Protecting Indonesian Seafarers

Through an Indonesian initiative, the International Maritime Organisation (IMO) has established ‘Guidelines for Port State and Flag State on How to Deal with Seafarer Abandonment Cases.’ The Guidelines have been promoted by Indonesia since 2020, along with China and the Philippines, and were adopted by the IMO at its 110th Legal Committee meeting in London this month.

The Indonesian Ambassador to the UK – who is also the Permanent Representative of the Republic of Indonesia at the IMO – Ms Desra Percaya, expressed her appreciation for the support of all IMO member countries towards the adoption of the Guidelines. As one of the largest contributors to ocean-going mariners in the world, Indonesia has a great interest in the issue of seafarer protection.
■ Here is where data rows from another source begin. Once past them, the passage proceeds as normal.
## System
module System(
	clk,
	rst,
	mbed,
	select,
	GreenBlueServoOut,
	RedServoOut,
	BinRecycleServoOut,
	RedBlueServoOut,
	GreenOtherServoOut,
	dispenseBlueLED,
	dispenseComplete,
	dispenseGreenLED,
	dispenseRedLED,
	mainState,
	mbedOutput,
	results,
	sortBlueLED,
	sortComplete,
	sortGreenLED,
	sortRedLED
);
input	clk;
input	rst;
input	[6:0] mbed;
input	[0:0] select;
output	GreenBlueServoOut;
output	RedServoOut;
output	BinRecycleServoOut;
output	RedBlueServoOut;
output	GreenOtherServoOut;
output	[0:0] dispenseBlueLED;
output	[0:0] dispenseComplete;
output	[0:0] dispenseGreenLED;
output	[0:0] dispenseRedLED;
output	[4:0] mainState;
output	[2:0] mbedOutput;
output	[2:0] results;
output	[0:0] sortBlueLED;
output	[0:0] sortComplete;
output	[0:0] sortGreenLED;
output	[0:0] sortRedLED;
wire	[1:0] conDispenseColour;
wire	[0:0] conDispenseStart;
wire	[2:0] conSortColour;
wire	[0:0] conSortStart;
wire	[2:0] controllerOutput;
  ...
clock: 10.0 ns
lec_check: 0
cap_margin: 20
core_margin: 2
core_utilization: 40
cts_cluster_diameter: 41
cts_cluster_size: 53
gpl_timing_driven: 0
setup_slack_margin: 0.76
slew_margin: 20
run.sh (not shown) runs the stock make flow with config.mk's settings and CLKGATE_MAP_FILE=.
The starting point went through all stages and came out clean.
Change:
- ABC_AREA: not set -> 1
- CORE_UTILIZATION: 40 -> 72
- CTS_CLUSTER_DIAMETER: 41 -> not set
- CTS_CLUSTER_SIZE: 53 -> not set
- GPL_TIMING_DRIVEN: 0 -> not set
- SETUP_SLACK_MARGIN: 0.76 -> not set
- clock period: 10.0 -> 12.1 ns (I/O delays scaled with it)
What happened: The new run finished clean. Worst setup slack is better by 1100 ps. Wire length falls by 4.0%. Hold slack degrades by 29 ps. Design area drops by 0.36%. Sequential cell count is unchanged. Area after synthesis grows by 6.2%. Utilization increases by 33 points. Register-to-register slack improved by 2200 ps. Non-clock buffer count goes down by 77.
Change:
- ABC_AREA: 1 -> not set
- CORE_UTILIZATION: 72 -> 40
- clock period: 12.1 -> 5.68 ns (I/O delays scaled with it)
Outcome:
- flip-flop count does not change
- cell count shrinks by roughly a tenth
- register-to-register slack got worse by 6800 ps
- via count went down by about a fifth
- non-clock buffer count came out higher by 6
- routed wire length went down by roughly a tenth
In her statement, Ms Desra said, “Indonesian seafarers not only work on fishing vessels, but also commercial ships and cruise ships abroad. During the COVID-19 pandemic, the Indonesian Embassy in London handled a number of cases of displaced Indonesian seafarers. The process of resolving the cases took a long time and the collective efforts of various parties. Learning from this experience, this Guideline can be a common reference for stakeholders to accelerate the process of resolving seafarer abandonment cases.”
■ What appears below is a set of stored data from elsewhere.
==> flow/design.v <==
`timescale 1ns / 1ps
module mult_gen_0(
    CLK,
    A,
    B,
    P
);
input              CLK;
input      [7:0]   A;
input      [7:0]   B;
output     [7:0]   P;
reg [7:0]  a_reg;
reg [7:0]  b_reg;
reg [7:0]  p_reg0;
reg [7:0]  p_reg1;
assign P = p_reg1;
always @(posedge CLK) begin
    a_reg  <= A;
    b_reg  <= B;
    p_reg0 <= a_reg * b_reg;
    p_reg1 <= p_reg0;
end
endmodule
`timescale 1ns / 1ps
module pe(
clk, 
rst,
in_data, 
in_weight, 
in_psum,
in_data_update, 
in_weight_update, 
in_psum_update,
out_psum, 
out_psum_vld
    );
parameter WIDTH             = 8;
parameter PIPELINE_STAGE    = 3;
input                               clk;
input                               rst;
input   [WIDTH - 1 : 0]             in_data;
input   [WIDTH - 1 : 0]             in_weight;
input   [WIDTH - 1 : 0]         in_psum;
input                               in_data_update;
input                               in_weight_update;
input                               in_psum_update;
output  [WIDTH - 1 : 0]         out_psum;
output                              out_psum_vld;
reg     [WIDTH - 1 : 0]             in_data_reg;
reg     [WIDTH - 1 : 0]             in_weight_reg;
reg     [WIDTH - 1 : 0]             in_psum_reg;
wire                                in_update;
wire    [WIDTH - 1 : 0]         out_mult;
reg     [WIDTH - 1 : 0]         in_psum_pipeline        [0 : PIPELINE_STAGE - 1];
reg                                 out_psum_vld_pipeline   [0 : PIPELINE_STAGE];
integer i;
mult_gen_0 mult_unit (
  .CLK(clk),   
  .A(in_data_reg),       
  .B(in_weight_reg),       
  .P(out_mult)       
);
assign in_update = (in_data_update | in_weight_update | in_psum_update);
assign out_psum = in_psum_pipeline[PIPELINE_STAGE-1] + out_mult;
assign out_psum_vld = out_psum_vld_pipeline[PIPELINE_STAGE];
always @(posedge clk) begin
    if(rst) begin
        in_data_reg <= 0;
        in_weight_reg <= 0;
        in_psum_reg <= 0;
    end
    else begin
        if(in_data_update) begin
            in_data_reg <= in_data;
        end
        if(in_weight_update) begin
            in_weight_reg <= in_weight;
        end
        if(in_psum_update) begin
            in_psum_reg <= in_psum;
        end
    end
end
always @(posedge clk) begin
    if(rst) begin
        for(i = 0; i <= PIPELINE_STAGE; i = i + 1) begin: zero_init_out_psum_vld
            out_psum_vld_pipeline[i] <= 0;
        end 
    end
    else begin
        out_psum_vld_pipeline[0] <= in_update;
        for(i = 0; i < PIPELINE_STAGE; i = i + 1) begin: pipeline_stage_out_psum_vld
            out_psum_vld_pipeline[i+1] <= out_psum_vld_pipeline[i];
        end 
    end
end
always @(posedge clk) begin
    if(rst) begin
        for(i = 0; i <= PIPELINE_STAGE - 1; i = i + 1) begin: zero_init_in_psum
            in_psum_pipeline[i] <= 0;
        end 
    end
    else begin
        in_psum_pipeline[0] <= in_psum_reg;
        for(i = 0; i < PIPELINE_STAGE - 1; i = i + 1) begin: pipeline_stage_in_psum
            in_psum_pipeline[i+1] <= in_psum_pipeline[i];
        end 
    end
end
endmodule
`timescale 1ns / 1ps
module pmul(
clk,rst,
in_update,
in_data2,
in_data1,
in_data0,
in_weight2,
in_weight1,
in_weight0,
psum,
psum_vld
    );
    parameter WIDTH = 8;
    input clk;
    input rst;
    input [WIDTH-1:0] in_data2;
    input [WIDTH-1:0] in_data1;
    input [WIDTH-1:0] in_data0;
    input [WIDTH-1:0] in_weight2;
    input [WIDTH-1:0] in_weight1;
    input [WIDTH-1:0] in_weight0;
    input wire        in_update;
    output [WIDTH-1:0]psum;
    output            psum_vld;
    wire [2:0] out_psum_vld;
    wire [WIDTH-1:0] out_psum [0:2];
    assign psum = out_psum[2] + out_psum[1] + out_psum[0];
    assign psum_vld = (out_psum_vld == 3'b111);
    pe pe2( .clk(clk), .rst(rst), 
            .in_data(in_data2), .in_weight(in_weight2), .in_psum(0), 
            .in_data_update(in_update), .in_weight_update(in_update), .in_psum_update(in_update), 
            .out_psum(out_psum[2]), .out_psum_vld(out_psum_vld[2]));
    pe pe1( .clk(clk), .rst(rst), 
            .in_data(in_data1), .in_weight(in_weight1), .in_psum(0), 
            .in_data_update(in_update), .in_weight_update(in_update), .in_psum_update(in_update), 
            .out_psum(out_psum[1]), .out_psum_vld(out_psum_vld[1]));
    pe pe0( .clk(clk), .rst(rst), 
            .in_data(in_data0), .in_weight(in_weight0), .in_psum(0), 
            .in_data_update(in_update), .in_weight_update(in_update), .in_psum_update(in_update), 
            .out_psum(out_psum[0]), .out_psum_vld(out_psum_vld[0]));
endmodule
`timescale 1ns / 1ps
module pcore(
    clk,rst,
    in_update,  
    activate2,
    activate1,
    activate0,
    weight2,
    weight1,
    weight0,
    out_psum,
    out_psum_vld
    );
    parameter WIDTH = 8;
    input wire                      clk,rst,in_update;
    input  wire [3*WIDTH-1:0]       activate2;
    input  wire [3*WIDTH-1:0]       activate1;
    input  wire [3*WIDTH-1:0]       activate0;
    input  wire [3*WIDTH-1:0]       weight2;
    input  wire [3*WIDTH-1:0]       weight1;
    input  wire [3*WIDTH-1:0]       weight0;
    output wire [WIDTH-1:0]         out_psum;
    output wire                     out_psum_vld;
    wire        [WIDTH-1:0]         psum[0:2];
    wire        [2:0]               psum_vld;
    assign out_psum = psum[2] + psum[1] + psum[0];
    assign out_psum_vld = psum_vld[2] & psum_vld[1] & psum_vld[0];
    pmul #(.WIDTH(WIDTH))p2(.clk(clk), .rst(rst), 
         .in_update(in_update), 
         .in_data2(activate2[3*WIDTH-1:2*WIDTH]), .in_data1(activate2[2*WIDTH-1:1*WIDTH]), .in_data0(activate2[1*WIDTH-1:0]), 
         .in_weight2(weight2[3*WIDTH-1:2*WIDTH]), .in_weight1(weight2[2*WIDTH-1:1*WIDTH]), .in_weight0(weight2[1*WIDTH-1:0]), 
         .psum(psum[2]), .psum_vld(psum_vld[2]));
    pmul #(.WIDTH(WIDTH))p1(.clk(clk), .rst(rst), 
         .in_update(in_update), 
         .in_data2(activate1[3*WIDTH-1:2*WIDTH]), .in_data1(activate1[2*WIDTH-1:1*WIDTH]), .in_data0(activate1[1*WIDTH-1:0]), 
         .in_weight2(weight1[3*WIDTH-1:2*WIDTH]), .in_weight1(weight1[2*WIDTH-1:1*WIDTH]), .in_weight0(weight1[1*WIDTH-1:0]), 
         .psum(psum[1]), .psum_vld(psum_vld[1]));
    pmul #(.WIDTH(WIDTH))p0(.clk(clk), .rst(rst), 
         .in_update(in_update), 
         .in_data2(activate0[3*WIDTH-1:2*WIDTH]), .in_data1(activate0[2*WIDTH-1:1*WIDTH]), .in_data0(activate0[1*WIDTH-1:0]), 
         .in_weight2(weight0[3*WIDTH-1:2*WIDTH]), .in_weight1(weight0[2*WIDTH-1:1*WIDTH]), .in_weight0(weight0[1*WIDTH-1:0]), 
         .psum(psum[0]), .psum_vld(psum_vld[0]));
endmodule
Indonesia is the third largest country in the world after China and the Philippines as a supplier of seafarers on foreign ships, including commercial vessels. Based on data from the Ministry of Transportation, the total number of Indonesian seafarers is 1.2 million people.

Seafarers who work on foreign ships get an average income, for example: for ratings of Rp. 7 million, and for officers Rp. 21 million. The income of Indonesian seafarers is a big contributor to state revenue, bringing hundreds of trillions of funds into the country.

These mariners form a vital link in the global supply chain, but one that is sometimes exploited. Based on joint data from IMO and the International Labour Organization (ILO), over the past few years there have been a number of Indonesian seafarers working on abandoned commercial vessels in various ports in the world.

As a follow-up, the IMO will work with the ILO in Geneva to monitor the implementation of the Guidelines globally. The Indonesian delegation attending the IMO LEG 110 Session consisted of representatives from the Ministry of Foreign Affairs, Ministry of Transportation cq Directorate General of Sea Transportation, and the Indonesian Embassy in London.